Required work:
One range is to be output from the listing below, exactly as written: the line with "logic [NSRC-1:0] mask_wr_data;" to the line with "64->6 priority pick", both kept.

Material for the task:

[Start of Attachment]

`config.mk`:
```
export PLATFORM = sky130hd
export DESIGN_NAME = keypad_scan_fifo
export DESIGN_NICKNAME = d
export VERILOG_FILES = /design/src/rtl/keypad_scan_fifo.sv
export SDC_FILE = /design/constraint.sdc
export NUM_CORES = 1
export LEC_CHECK = 0
export CORE_MARGIN = 4
export CORE_UTILIZATION = 45
export CTS_CLUSTER_DIAMETER = 30
export DETAILED_ROUTE_END_ITERATION = 12
export GPL_TIMING_DRIVEN = 0
export HOLD_SLACK_MARGIN = 0.03
export PLACE_DENSITY_LB_ADDON = 0.08
export SLEW_MARGIN = 15
export SYNTH_ARGS = -nofsm -noshare
export SYNTH_HDL_FRONTEND = slang
export SYNTH_SLANG_ARGS = --single-unit
export TNS_END_PERCENT = 50
```
`constraint.sdc`:
```
create_clock -name clk -period 8.9 [get_ports clk]
set_clock_uncertainty 0.1 [all_clocks]
set_input_delay 1.78 -clock clk [delete_from_list [all_inputs] [get_ports clk]]
set_output_delay 1.78 -clock clk [all_outputs]
set_load 0.02 [all_outputs]
```
[src/rtl/qsn_sched_len5.sv]
// Two-port round-robin scheduler and configuration sequencer for the Z=5,
// 3-bit-message QSN barrel shifter. Merge select is driven in the accept
// cycle. Data and left/right selects are driven one cycle later. Two tag
// stages mark each result as it leaves the shifter.
module qsn_sched_len5 #(
  parameter int unsigned Z = 5,
  parameter int unsigned Q = 3
) (
  input  logic             sys_clk,
  input  logic             rstn,
  input  logic [1:0]       req_valid,
  output logic [1:0]       req_ready,
  input  logic [2:0]       req0_shift,
  input  logic [2:0]       req1_shift,
  input  logic [Z*Q-1:0]   req0_data,
  input  logic [Z*Q-1:0]   req1_data,
  output logic [Z-1:0]     sw_in_bit0,
  output logic [Z-1:0]     sw_in_bit1,
  output logic [Z-1:0]     sw_in_bit2,
  output logic [2:0]       left_sel,
  output logic [2:0]       right_sel,
  output logic [Z-2:0]     merge_sel,
  output logic             out_valid,
  output logic             out_id,
  output logic             out_err,
  output logic             err_shift,
  output logic [1:0]       inflight
);

  localparam logic [2:0] ZS = 3'(Z);

  logic             ptr_q, ptr_d;
  logic [Z*Q-1:0]   data_q, data_d;
  logic [2:0]       left_q, left_d;
  logic [2:0]       right_q, right_d;
  logic             t1_v_q, t1_v_d, t1_id_q, t1_id_d, t1_err_q, t1_err_d;
  logic             t2_v_q, t2_v_d, t2_id_q, t2_id_d, t2_err_q, t2_err_d;
  logic             err_q, err_d;

  logic             accept;
  logic             gnt_id;
  logic [2:0]       sel_shift;
  logic [2:0]       shift_eff;
  logic             illegal;
  logic [Z*Q-1:0]   sel_data;
  logic [Z-2:0]     merge_enc;

  // Round-robin grant. The pointer names the last winner, so on contention the other requester wins.
  always_comb begin
    req_ready = '0;
    if (rstn) begin
      case (req_valid)
        2'b01:   req_ready = 2'b01;
        2'b10:   req_ready = 2'b10;
        2'b11:   req_ready = ptr_q ? 2'b01 : 2'b10;
        default: req_ready = '0;
      endcase
    end
  end

  // Select the granted request. An out-of-range shift is treated as a shift of 0.
  always_comb begin
    accept    = |req_ready;
    gnt_id    = req_ready[1];
    sel_shift = gnt_id ? req1_shift : req0_shift;
    sel_data  = gnt_id ? req1_data : req0_data;
    illegal   = accept && (sel_shift >= ZS);
    shift_eff = (sel_shift >= ZS) ? 3'd0 : sel_shift;
    merge_enc = '0;
    for (int unsigned k = 0; k < Z - 1; k++) begin
      merge_enc[k] = (k + int'(shift_eff)) < (Z - 1);
    end
    merge_sel = accept ? merge_enc : '1;
  end

  // Next state for the dispatch registers, the two tag stages, the pointer and the sticky error flag.
  always_comb begin
    ptr_d    = accept ? gnt_id : ptr_q;
    data_d   = accept ? sel_data : '0;
    left_d   = accept ? shift_eff : '0;
    right_d  = (accept && shift_eff != 3'd0) ? (ZS - shift_eff) : '0;
    t1_v_d   = accept;
    t1_id_d  = accept & gnt_id;
    t1_err_d = illegal;
    t2_v_d   = t1_v_q;
    t2_id_d  = t1_id_q;
    t2_err_d = t1_err_q;
    err_d    = err_q | illegal;
  end

  // State registers with synchronous active-low reset.
  always_ff @(posedge sys_clk) begin
    if (!rstn) begin
      ptr_q    <= 1'b1;
      data_q   <= '0;
      left_q   <= '0;
      right_q  <= '0;
      t1_v_q   <= 1'b0;
      t1_id_q  <= 1'b0;
      t1_err_q <= 1'b0;
      t2_v_q   <= 1'b0;
      t2_id_q  <= 1'b0;
      t2_err_q <= 1'b0;
      err_q    <= 1'b0;
    end else begin
      ptr_q    <= ptr_d;
      data_q   <= data_d;
      left_q   <= left_d;
      right_q  <= right_d;
      t1_v_q   <= t1_v_d;
      t1_id_q  <= t1_id_d;
      t1_err_q <= t1_err_d;
      t2_v_q   <= t2_v_d;
      t2_id_q  <= t2_id_d;
      t2_err_q <= t2_err_d;
      err_q    <= err_d;
    end
  end

  // Output mapping from the registered state.
  always_comb begin
    sw_in_bit0 = data_q[Z-1:0];
    sw_in_bit1 = data_q[2*Z-1:Z];
    sw_in_bit2 = data_q[3*Z-1:2*Z];
    left_sel   = left_q;
    right_sel  = right_q;
    out_valid  = t2_v_q;
    out_id     = t2_id_q;
    out_err    = t2_err_q;
    err_shift  = err_q;
    inflight   = {1'b0, t1_v_q} + {1'b0, t2_v_q};
  end

endmodule
[config.mk]
export PLATFORM = sky130hd
export DESIGN_NAME = sparc_tlu_penc_sched_flat
export DESIGN_NICKNAME = d
export VERILOG_FILES = /design/src/rtl/sparc_tlu_penc_sched_if.sv /design/src/rtl/sparc_tlu_penc_sched.sv /design/src/flat_wrapper.sv
export SDC_FILE = /design/constraint.sdc
export NUM_CORES = 1
export LEC_CHECK = 0
export ABC_AREA = 1
export CORE_ASPECT_RATIO = 1.75
export CORE_MARGIN = 10
export CORE_UTILIZATION = 38
export CTS_CLUSTER_SIZE = 10
export DETAILED_ROUTE_END_ITERATION = 12
export GPL_TIMING_DRIVEN = 0
export PLACE_DENSITY = 0.75
export SETUP_SLACK_MARGIN = 0.2
export SLEW_MARGIN = 20
export SYNTH_ARGS = -nofsm -noshare
export SYNTH_HDL_FRONTEND = slang
export SYNTH_SLANG_ARGS = --single-unit
[constraint.sdc]
create_clock -name rclk -period 3.3 [get_ports rclk]
set_input_delay 0.66 -clock rclk [delete_from_list [all_inputs] [get_ports rclk]]
set_output_delay 0.66 -clock rclk [all_outputs]
set_load 0.01 [all_outputs]
[src/rtl/sparc_tlu_penc_sched_if.sv]
// Scheduler-side bundle: event/clear/mask inputs, offer handshake and state readback.
// master = event sources and consumer, slave = scheduler.
interface sparc_tlu_penc_sched_if #(
  parameter int NSRC = 64,
  parameter int ID_W = 6
);
  logic [NSRC-1:0] set_vec;
  logic [NSRC-1:0] clr_vec;
  logic            mask_wr_en;
  logic [NSRC-1:0] mask_wr_data;
  logic            sched_en;
  logic            req_vld;
  logic [ID_W-1:0] req_id;
  logic            ack;
  logic [NSRC-1:0] pend;
  logic [NSRC-1:0] mask;

  modport master (
    output set_vec, clr_vec, mask_wr_en, mask_wr_data, sched_en, ack,
    input  req_vld, req_id, pend, mask
  );

  modport slave (
    input  set_vec, clr_vec, mask_wr_en, mask_wr_data, sched_en, ack,
    output req_vld, req_id, pend, mask
  );
endinterface

[src/rtl/sparc_tlu_penc_sched.sv]
// Pending-event scheduler: 64-bit pend/mask registers, 64->6 priority pick
// (bit 63 highest), single outstanding offer with valid/ack and withdraw.
module sparc_tlu_penc_sched #(
  parameter int NSRC = 64,
  parameter int ID_W = 6
) (
  input  logic                  rclk,
  input  logic                  reset,
  sparc_tlu_penc_sched_if.slave bus
);

  typedef enum logic {IDLE, OFFER} state_e;

  state_e          state_q, state_d;
  logic [NSRC-1:0] pend_q, pend_d;
  logic [NSRC-1:0] mask_q, mask_d;
  logic            req_vld_q, req_vld_d;
  logic [ID_W-1:0] req_id_q, req_id_d;

  logic [NSRC-1:0] elig;
  logic [NSRC-1:0] id_oh;
  logic [NSRC-1:0] ackclr;
  logic [ID_W-1:0] penc_id;
  logic            ack_take;
  logic            live;

  assign elig = pend_q & ~mask_q;

  // Ascending scan: the last hit is the highest set bit.
  always_comb begin
    penc_id = '0;
    for (int i = 0; i < NSRC; i++)
      if (elig[i]) penc_id = ID_W'(i);
  end

  assign id_oh    = NSRC'(1) << req_id_q;
  assign ack_take = req_vld_q & bus.ack;
  assign ackclr   = ack_take ? id_oh : '0;

  // Offered source still worth offering after this cycle's clear/set; lets a
  // software clear withdraw with the same one-cycle response as an ack.
  assign live = |(id_oh & ((pend_q & ~bus.clr_vec) | bus.set_vec) & ~mask_q);

  assign pend_d = (pend_q & ~bus.clr_vec & ~ackclr) | bus.set_vec;
  assign mask_d = bus.mask_wr_en ? bus.mask_wr_data : mask_q;

  always_comb begin
    state_d   = state_q;
    req_vld_d = req_vld_q;
    req_id_d  = req_id_q;
    unique case (state_q)
      IDLE: begin
        if (bus.sched_en && (|elig)) begin
          req_id_d  = penc_id;
          req_vld_d = 1'b1;
          state_d   = OFFER;
        end
      end
      OFFER: begin
        if (bus.ack || !live) begin
          req_vld_d = 1'b0;
          state_d   = IDLE;
        end
      end
      default: begin
        req_vld_d = 1'b0;
        state_d   = IDLE;
      end
    endcase
  end

  always_ff @(posedge rclk) begin
    if (reset) begin
      state_q   <= IDLE;
      pend_q    <= '0;
      mask_q    <= '1;
      req_vld_q <= 1'b0;
      req_id_q  <= '0;
    end else begin
      state_q   <= state_d;
      pend_q    <= pend_d;
      mask_q    <= mask_d;
      req_vld_q <= req_vld_d;
      req_id_q  <= req_id_d;
    end
  end

  assign bus.req_vld = req_vld_q;
  assign bus.req_id  = req_id_q;
  assign bus.pend    = pend_q;
  assign bus.mask    = mask_q;

endmodule

[src/flat_wrapper.sv]
// flat-port wrapper written by rule: the top's interface ports become plain ports
module sparc_tlu_penc_sched_flat 
#(
  parameter int NSRC = 64,
  parameter int ID_W = 6
)
  (rclk, reset, bus_set_vec, bus_clr_vec, bus_mask_wr_en, bus_mask_wr_data, bus_sched_en, bus_ack, bus_req_vld, bus_req_id, bus_pend, bus_mask);
  sparc_tlu_penc_sched_if #(.NSRC(NSRC), .ID_W(ID_W)) bus_i ();
  input  logic rclk;
  input  logic reset;
  input wire logic [$bits(bus_i.set_vec)-1:0] bus_set_vec;
  input wire logic [$bits(bus_i.clr_vec)-1:0] bus_clr_vec;
  input wire logic [$bits(bus_i.mask_wr_en)-1:0] bus_mask_wr_en;
  input wire logic [$bits(bus_i.mask_wr_data)-1:0] bus_mask_wr_data;
  input wire logic [$bits(bus_i.sched_en)-1:0] bus_sched_en;
  input wire logic [$bits(bus_i.ack)-1:0] bus_ack;
  output wire logic [$bits(bus_i.req_vld)-1:0] bus_req_vld;
  output wire logic [$bits(bus_i.req_id)-1:0] bus_req_id;
  output wire logic [$bits(bus_i.pend)-1:0] bus_pend;
  output wire logic [$bits(bus_i.mask)-1:0] bus_mask;
  assign bus_i.set_vec = bus_set_vec;
  assign bus_i.clr_vec = bus_clr_vec;
  assign bus_i.mask_wr_en = bus_mask_wr_en;
  assign bus_i.mask_wr_data = bus_mask_wr_data;
  assign bus_i.sched_en = bus_sched_en;
  assign bus_i.ack = bus_ack;
  assign bus_req_vld = bus_i.req_vld;
  assign bus_req_id = bus_i.req_id;
  assign bus_pend = bus_i.pend;
  assign bus_mask = bus_i.mask;
  sparc_tlu_penc_sched #(.NSRC(NSRC), .ID_W(ID_W)) u_core (.rclk(rclk), .reset(reset), .bus(bus_i));
endmodule
==> flow_summary.yaml <==
route:
  drt_iter0_drc: 636
  wl_met2_mm: 20.3
  wl_met3_mm: 2.25
  route.detailed.drc: 0
  vias: 9277
  routedWlPerCell_um: 21.7
  viasPerCell: 5.27
  drt_pass1_iterations: 8
  drt-total-wl_mm: 38.1
  routed.top_layer: "met4"
  met1_length_mm: 13.4
  ant_nets: 0
pwr:
  leakage_nw: 5.40
  seq_power_share: 0.377
  p_sw_mw: 1.53
  combPwrFrac: 0.256
  total_power_mw: 4.96
  peakVddDrop_uv: 329
  clkPwrFrac: 0.367
  power.density_nw_per_um2: 426
  p_int_mw: 3.44
  p_sw_frac: 0.308
floorplanning:
  die_h_um: 205
  coreArea_um2: 19200
  ios: 332
  std_cell_rows: 67
  die-area_um2: 25800
  initial_utilization: 0.387
  die_w_um: 126
timing:
  fin_crit_sh: 1.13
  finalClockSkew_ps: 7.77
  grt_setup_unrepaired: "yes"
  slew_headroom: 0.326
  setup_viol: 1
  max_clock_freq_mhz: 269
  tightest_slew_ps: 1010
  finalHoldViolations: 0
  whs_ps: 489
  finalWorstSetupSlack_ps: -416
  slew_violations: 0
  post-route-min-period_ps: 3720
worst_setup_path:
  startpoint_type: "register"
  setup.worst_path.end_class: "register"
  crit_required_ps: 3680
  slowest_stage: "dfxtp_1"
  worst_ep_arrival_time_ps: 4090
  path_max_fanout: 3
  cpPeakStageDelay_ps: 440
  critical_path.top_delay_family: "simple AND/OR/NAND/NOR gates"
  critical_path_class: "reg2reg"
  cpMostUsedCell: "nand2_1"
  critPathBufInv: 0
cts:
  numCtsBuffers: 17
  clk_latency_ps: 440
  clockBufferDepth: 2
  cts_sinks: 136
  htreeDepth: 4
  cts_tree: "done"
  ctsRootBufferMaster: "clkbuf_16"
  path_clk_slew_ps: 60
  postCtsHoldBufs: 0
synthesis:
  ys_warn_count: 0
  ys_top_cells_by_area: "dfxtp_1 37%, nand2_1 10%, nor2_1 8.4%, inv_1 8.0%, a21oi_1 6.5%"
  synthesis.nets: 1348
  synth_top_cell_by_area: "dfxtp_1"
  yosys.area_share.simple: 0.312
  synth.top_cell.area_share: 0.366
  ys_types: 35
  synth_area_per_cell_um2: 6.45
  synth-seq-area-share: 0.366
  netlist_instances: 1151
  synth_xor_area_frac: 0
  synth.cell_area_um2: 7430
  synth-compound-area-share: 0.203
  ys_ff_latch: 136
  synth_top_family_by_area: "simple AND/OR/NAND/NOR gates"
  synth.area.mux_share: 0
  synthAdderAreaFrac: 0
cells_and_area:
  multi_input_area_um2: 3860
  fillers: 1847
  syn_to_final_growth_pct: 56.9
  final_cell_mix: "330 x clkdlybuf4s50_1, 199 x nand2_1, 166 x nor2_1, 156 x inv_1, 128 x dfxtp_1"
  layout_commonest_cell: "clkdlybuf4s50_1"
  utilization: 0.607
  nets: 1702
  fin_area_um2: 11700
  seqCellArea_um2: 2740
  drive_above_1_share: 0.0667
global_route:
  antenna_found_initial: 4
  grt.total_usage: 0.286
  grt_max_degree: 17
  grt_pass1_wl_mm: 56.6
  grt_overflow_total: 0
  grt_pass1_vias: 9652
flow_run:
  maxCapViolCount: 0
run_status:
  violations: "negative setup slack"
  outcome: "finished with violations"
min_path:
  hold_path.class: "reg2reg"
placed_design:
  place_congestion: 0.994
  pre_cts_slack_ps: -396
  dpl.hpwl_mm: 31.2
  port_buffers: 330
  dpl_cell_area_um2: 11000
-- registers in the layout (all words and copies together), names as in the netlist --
signal and flops:
u_core.state_q 1, u_core.bus.req_vld 1, u_core.bus.mask 64, u_core.bus.pend 64, u_core.bus.req_id 6
-- layout make-up --
cell class | count | area share
multi-input cells | 781 | 0.331
repair buffers | 334 | 0.286
flip-flops and latches | 136 | 0.235
inverters | 188 | 0.0605
clock buffers | 25 | 0.0416
well taps | 241 | 0.0259
plain buffers | 46 | 0.0150
clock inverters | 4 | 0.00386
diodes | 5 | 0.00107
repair inverters | 1 | 0.000429
-- synth_stat cells, drive strengths merged --
| cell type | n |
|---|---|
| o21bai | 24 |
| or4 | 1 |
| a31oi | 4 |
| nand3b | 3 |
| nor3 | 42 |
| a211oi | 17 |
| nand4 | 4 |
| clkbuf | 43 |
| a221oi | 1 |
| inv | 181 |
| nand2 | 227 |
| a2111oi | 4 |
| o311ai | 10 |
| o21ai | 68 |
| o41ai | 1 |
| a21oi | 97 |
| nand3 | 71 |
| dfxtp | 136 |
| clkinv | 7 |
| or2 | 5 |
| nor4 | 7 |
| o22ai | 2 |
| buf | 3 |
| o31ai | 19 |
| nand2b | 1 |
| o2111ai | 6 |
| nor2 | 167 |
-- routing by layer --
| layer | track usage | vias up |
|---|---|---|
| met4 | 0.197 | 0 |
| met5 | 0 | - |
| met2 | 0.528 | 392 |
| met1 | 0.276 | 4302 |
| li1 | - | 4466 |
| met3 | 0.0613 | 117 |
-- cell families (layout without fill, tap and decap cells) --
group / Yosys count / count (layout)
AO/OA/AOI/OAI: 253 / 253
buffers and inverters: 234 / 598
flip-flops: 136 / 136
other: 0 / 5
AND/OR/NAND/NOR: 528 / 528
-- through the flow --
step / setup TNS [ps] / cells
3_5_place_dp: -469 / 1722
5_1_grt: -1260 / 1760
3_3_place_gp: -707 / 1722
6_report: -416 / 1761
2_1_floorplan: 0 / 1151
4_1_cts: -406 / 1753
-- worst register-to-register path, delay by kind of cell (launching register included) --
kind / cells / cell delay, ps
and+or+nand+nor: 61 / 3140
DFF: 1 / 440
AOI/OAI and AO/OA: 1 / 100
-- final timing paths --
kind | cells after the start | end | slack, ps | startpoint
min reg2reg | 2 | u_core.bus.mask[51]$_SDFFE_PP1P_ | 490 | u_core.bus.mask[51]$_SDFFE_PP1P_
max | 62 | u_core.bus.req_id[0]$_SDFFE_PP0P_ | -420 | u_core.bus.pend[3]$_SDFF_PP0_
max reg2reg | 62 | u_core.bus.req_id[0]$_SDFFE_PP0P_ | -420 | u_core.bus.pend[3]$_SDFF_PP0_
min | 2 | u_core.bus.mask[51]$_SDFFE_PP1P_ | 490 | u_core.bus.mask[51]$_SDFFE_PP1P_
-- power by group through the flow --
stage          Sequential (mW)  Combinational (mW)  Clock, mW
2_1_floorplan             1.94               0.493          0
4_1_cts                   1.86                1.26       1.82
5_1_grt                   1.88                1.38       1.89
6_report                  1.87                1.27       1.82
3_5_place_dp              1.90                1.25          0
3_3_place_gp              1.90                1.24          0
-- what timing repair did --
action,CTS,global route
pin swaps,0,10
resized for setup,6,9
gates cloned,0,1
setup endpoints to repair,3,4
setup buffers,2,2
No activity file was read; power rests on OpenSTA's default activity.
$ cat src/rtl/imm_ext_arbiter.sv
// Round-robin shared 16->32 immediate extender with a single registered output slot.
// Build option: define IMM_EXT_ERR_EN to flag reserved mode 11 via out_err (else it sign-extends).
module imm_ext_arbiter #(
    parameter int unsigned IMM_W  = 16,
    parameter int unsigned DATA_W = 32
) (
    input  logic              clk,
    input  logic              rst,
    input  logic              req0_valid,
    output logic              req0_ready,
    input  logic [IMM_W-1:0]  req0_imm,
    input  logic [1:0]        req0_mode,
    input  logic              req1_valid,
    output logic              req1_ready,
    input  logic [IMM_W-1:0]  req1_imm,
    input  logic [1:0]        req1_mode,
    output logic              out_valid,
    input  logic              out_ready,
    output logic [DATA_W-1:0] out_data,
    output logic              out_id,
    output logic              out_err
);

    localparam int unsigned PAD_W = DATA_W - IMM_W;

    logic              out_valid_q, out_valid_d;
    logic [DATA_W-1:0] out_data_q,  out_data_d;
    logic              out_id_q,    out_id_d;
    logic              rr_last_q,   rr_last_d;
    logic              slot_free;
    logic              grant;
    logic              accept;
    logic [IMM_W-1:0]  sel_imm;
    logic [1:0]        sel_mode;
    logic [DATA_W-1:0] ext_data;
    logic              ext_err;

    // Arbitration: contention goes to the requester not served last.
    always_comb begin
        slot_free  = !out_valid_q || out_ready;
        grant      = req1_valid && (!req0_valid || !rr_last_q);
        req0_ready = slot_free && req0_valid && !grant;
        req1_ready = slot_free && req1_valid && grant;
        accept     = req0_ready || req1_ready;
        sel_imm    = grant ? req1_imm  : req0_imm;
        sel_mode   = grant ? req1_mode : req0_mode;
    end

    // Immediate extension for the granted request.
    always_comb begin
        ext_data = {{PAD_W{sel_imm[IMM_W-1]}}, sel_imm};
        ext_err  = 1'b0;
        case (sel_mode)
            2'b01: ext_data = {{PAD_W{1'b0}}, sel_imm};
            2'b10: ext_data = {sel_imm, {PAD_W{1'b0}}};
`ifdef IMM_EXT_ERR_EN
            2'b11: begin
                ext_data = '0;
                ext_err  = 1'b1;
            end
`endif
            default: ;
        endcase
    end

    // Output slot: a drain clears valid, an accept (re)fills it on the same edge.
    always_comb begin
        out_valid_d = out_valid_q && !out_ready;
        out_data_d  = out_data_q;
        out_id_d    = out_id_q;
        rr_last_d   = rr_last_q;
        if (accept) begin
            out_valid_d = 1'b1;
            out_data_d  = ext_data;
            out_id_d    = grant;
            rr_last_d   = grant;
        end
    end

    always_ff @(posedge clk) begin
        if (rst) begin
            out_valid_q <= 1'b0;
            out_data_q  <= '0;
            out_id_q    <= 1'b0;
            rr_last_q   <= 1'b1;
        end else begin
            out_valid_q <= out_valid_d;
            out_data_q  <= out_data_d;
            out_id_q    <= out_id_d;
            rr_last_q   <= rr_last_d;
        end
    end

`ifdef IMM_EXT_ERR_EN
    logic out_err_q, out_err_d;

    always_comb begin
        out_err_d = out_err_q;
        if (accept) out_err_d = ext_err;
    end

    always_ff @(posedge clk) begin
        if (rst) out_err_q <= 1'b0;
        else     out_err_q <= out_err_d;
    end

    assign out_err = out_err_q;
`else
    assign out_err = 1'b0;
`endif

    assign out_valid = out_valid_q;
    assign out_data  = out_data_q;
    assign out_id    = out_id_q;

endmodule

[End of Attachment]

The completed task:
  logic [NSRC-1:0] mask_wr_data;
  logic            sched_en;
  logic            req_vld;
  logic [ID_W-1:0] req_id;
  logic            ack;
  logic [NSRC-1:0] pend;
  logic [NSRC-1:0] mask;

  modport master (
    output set_vec, clr_vec, mask_wr_en, mask_wr_data, sched_en, ack,
    input  req_vld, req_id, pend, mask
  );

  modport slave (
    input  set_vec, clr_vec, mask_wr_en, mask_wr_data, sched_en, ack,
    output req_vld, req_id, pend, mask
  );
endinterface

[src/rtl/sparc_tlu_penc_sched.sv]
// Pending-event scheduler: 64-bit pend/mask registers, 64->6 priority pick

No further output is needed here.